What are the downsides of using your debit card as a credit card?
I assume the HDFC debit card you mention is the Royal Platinum card or its variants. Although it can be used internationally, as pointed out, conversion charges do apply for every transaction you make.
So the better option is a Forex card. It helps in two ways. First, there aren't conversion charges. Second, if your card is of a joint account, you can be transferred money via the other account holder loading the card and you withdrawing it here. It helps save the charges for direct wire transfer or any other methods of transfer (I guess the second point isn't applicable to you, specifically, since you'll be earning in the US) Charges still apply for withdrawing cash from the card - around a buck per transaction. (There is a workaround for that too, not applicable for urgent needs though. Any place you make a purchase, you can ask the person to swipe your card for more than the actual amount due and you get the remaining amount
back in cash)
That said, from my experience in Pittsburgh, the best way to deal with this issue is to get most money in travelers checks / cash (TCs safer), opening an account ASAP after coming here, depositing the money and using the bank's card for transactions.
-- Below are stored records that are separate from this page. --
**src/rtl/gnrmc_pkg.sv**
```systemverilog
// Shared constants, state encoding and helpers for the GNRMC sentence transmitter.
package gnrmc_pkg;

    localparam int IDX_W = 5;
    localparam int FRAME_LEN = 23;
    localparam logic [IDX_W-1:0] LAST_IDX   = 5'd22;
    localparam logic [IDX_W-1:0] CSUM_FIRST = 5'd1;
    localparam logic [IDX_W-1:0] CSUM_LAST  = 5'd17;

    localparam logic [7:0] ASC_DOLLAR = 8'h24;
    localparam logic [7:0] ASC_COMMA  = 8'h2C;
    localparam logic [7:0] ASC_DOT    = 8'h2E;
    localparam logic [7:0] ASC_STAR   = 8'h2A;
    localparam logic [7:0] ASC_A      = 8'h41;
    localparam logic [7:0] ASC_V      = 8'h56;
    localparam logic [7:0] ASC_CR     = 8'h0D;
    localparam logic [7:0] ASC_LF     = 8'h0A;
    localparam logic [7:0] ASC_0      = 8'h30;

    typedef logic [1:0] state_t;
    localparam state_t ST_IDLE = 2'd0;
    localparam state_t ST_SEND = 2'd1;
    localparam state_t ST_WAIT = 2'd2;
    localparam state_t ST_GAP  = 2'd3;

    function automatic logic [7:0] nibble_to_hex_ascii(input logic [3:0] n);
        return (n < 4'd10) ? (8'h30 + {4'h0, n}) : (8'h37 + {4'h0, n});
    endfunction

endpackage

```
**src/rtl/gnrmc_char_sel.sv**
```systemverilog
// Byte selector: maps sentence index plus captured time/status/checksum to the ASCII byte.
module gnrmc_char_sel
    import gnrmc_pkg::*;
(
    input  logic [IDX_W-1:0] idx,
    input  logic [23:0]      bcd,
    input  logic             fix_ok,
    input  logic [7:0]       csum,
    output logic [7:0]       ch
);

    logic       all_ok;
    logic [3:0] dig;
    logic [7:0] dig_ch;

    // A bad nibble prints as '0' and also downgrades the status to void.
    always_comb begin
        all_ok = 1'b1;
        for (int i = 0; i < 6; i++)
            if (bcd[i*4 +: 4] > 4'd9) all_ok = 1'b0;
    end

    always_comb begin
        dig = 4'd0;
        case (idx)
            5'd7:    dig = bcd[23:20];
            5'd8:    dig = bcd[19:16];
            5'd9:    dig = bcd[15:12];
            5'd10:   dig = bcd[11:8];
            5'd11:   dig = bcd[7:4];
            5'd12:   dig = bcd[3:0];
            default: dig = 4'd0;
        endcase
        dig_ch = (dig > 4'd9) ? ASC_0 : (ASC_0 + {4'h0, dig});
    end

    always_comb begin
        ch = 8'h00;
        case (idx)
            5'd0:                             ch = ASC_DOLLAR;
            5'd1:                             ch = 8'h47; // G
            5'd2:                             ch = 8'h4E; // N
            5'd3:                             ch = 8'h52; // R
            5'd4:                             ch = 8'h4D; // M
            5'd5:                             ch = 8'h43; // C
            5'd6, 5'd16:                      ch = ASC_COMMA;
            5'd7, 5'd8, 5'd9, 5'd10,
            5'd11, 5'd12:                     ch = dig_ch;
            5'd13:                            ch = ASC_DOT;
            5'd14, 5'd15:                     ch = ASC_0;
            5'd17:                            ch = (fix_ok && all_ok) ? ASC_A : ASC_V;
            5'd18:                            ch = ASC_STAR;
            5'd19:                            ch = nibble_to_hex_ascii(csum[7:4]);
            5'd20:                            ch = nibble_to_hex_ascii(csum[3:0]);
            5'd21:                            ch = ASC_CR;
            5'd22:                            ch = ASC_LF;
            default:                          ch = 8'h00;
        endcase
    end

endmodule

```
**src/rtl/gnrmc_frame_tx.sv**
```systemverilog
// GNRMC sentence transmitter: walks the 23-byte frame, one byte per UART strobe/done
// handshake, with optional inter-byte gap and a per-byte timeout.
module gnrmc_frame_tx
    import gnrmc_pkg::*;
#(
    parameter int IFG_CYCLES = 0,
    parameter int TX_TIMEOUT = 1_000_000
) (
    input  logic        sys_clk,
    input  logic        sys_rst_n,
    input  logic        start,
    input  logic [23:0] time_bcd,
    input  logic        fix_ok,
    input  logic        tx_done,
    output logic [7:0]  tx_data,
    output logic        tx_flag,
    output logic        busy,
    output logic        frame_done,
    output logic        tx_err
);

    localparam int TMO_W = $clog2(TX_TIMEOUT + 1);
    localparam int GAP_W = (IFG_CYCLES > 1) ? $clog2(IFG_CYCLES) : 1;

    state_t           state;
    logic [IDX_W-1:0] idx;
    logic [23:0]      bcd_sh;
    logic             fix_sh;
    logic [7:0]       csum;
    logic [7:0]       hold;
    logic [7:0]       ch;
    logic [TMO_W-1:0] tmo;
    logic [GAP_W-1:0] gap;

    gnrmc_char_sel u_char_sel (
        .idx    (idx),
        .bcd    (bcd_sh),
        .fix_ok (fix_sh),
        .csum   (csum),
        .ch     (ch)
    );

    // SEND lasts exactly one cycle, so the strobe is the state decode itself and the
    // byte is presented live that cycle, then held from the register until tx_done.
    assign tx_flag = (state == ST_SEND);
    assign tx_data = tx_flag ? ch : hold;

    always_ff @(posedge sys_clk or negedge sys_rst_n) begin
        if (!sys_rst_n) begin
            state      <= ST_IDLE;
            idx        <= '0;
            bcd_sh     <= '0;
            fix_sh     <= 1'b0;
            csum       <= '0;
            hold       <= '0;
            tmo        <= '0;
            gap        <= '0;
            busy       <= 1'b0;
            frame_done <= 1'b0;
            tx_err     <= 1'b0;
        end else begin
            frame_done <= 1'b0;
            tx_err     <= 1'b0;
            case (state)
                ST_IDLE: begin
                    // The cycle carrying the end-of-frame pulse still belongs to the old frame.
                    if (start && !frame_done && !tx_err) begin
                        bcd_sh <= time_bcd;
                        fix_sh <= fix_ok;
                        idx    <= '0;
                        csum   <= '0;
                        busy   <= 1'b1;
                        state  <= ST_SEND;
                    end
                end
                ST_SEND: begin
                    hold  <= ch;
                    tmo   <= TMO_W'(1);
                    if (idx >= CSUM_FIRST && idx <= CSUM_LAST) csum <= csum ^ ch;
                    state <= ST_WAIT;
                end
                ST_WAIT: begin
                    if (tx_done) begin
                        if (idx == LAST_IDX) begin
                            frame_done <= 1'b1;
                            busy       <= 1'b0;
                            state      <= ST_IDLE;
                        end else begin
                            idx   <= idx + 5'd1;
                            gap   <= '0;
                            state <= (IFG_CYCLES > 0) ? ST_GAP : ST_SEND;
                        end
                    end else if (tmo == TMO_W'(TX_TIMEOUT - 1)) begin
                        tx_err <= 1'b1;
                        busy   <= 1'b0;
                        state  <= ST_IDLE;
                    end else begin
                        tmo <= tmo + TMO_W'(1);
                    end
                end
                ST_GAP: begin
                    if (gap == GAP_W'(IFG_CYCLES - 1)) state <= ST_SEND;
                    else gap <= gap + GAP_W'(1);
                end
                default: state <= ST_IDLE;
            endcase
        end
    end

endmodule

```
Although the Forex card can be used for in person transactions, they do not work for most online payments (didn't work for electricity bills, laptop purchase or even for online Wal-Mart purchases for me. I'm not sure that is true in general but I was specifically told by these authorities that they do not accept any international card except American Express)
In all likelihood, all this will be handled by the company you shall be working with but mentioned because it might prove helpful for a non-working person
P.S: Thomas Cook had much better exchange rates than HDFC when I got mine. But they were for students and they needed my I20. You might want to check if they have something for you.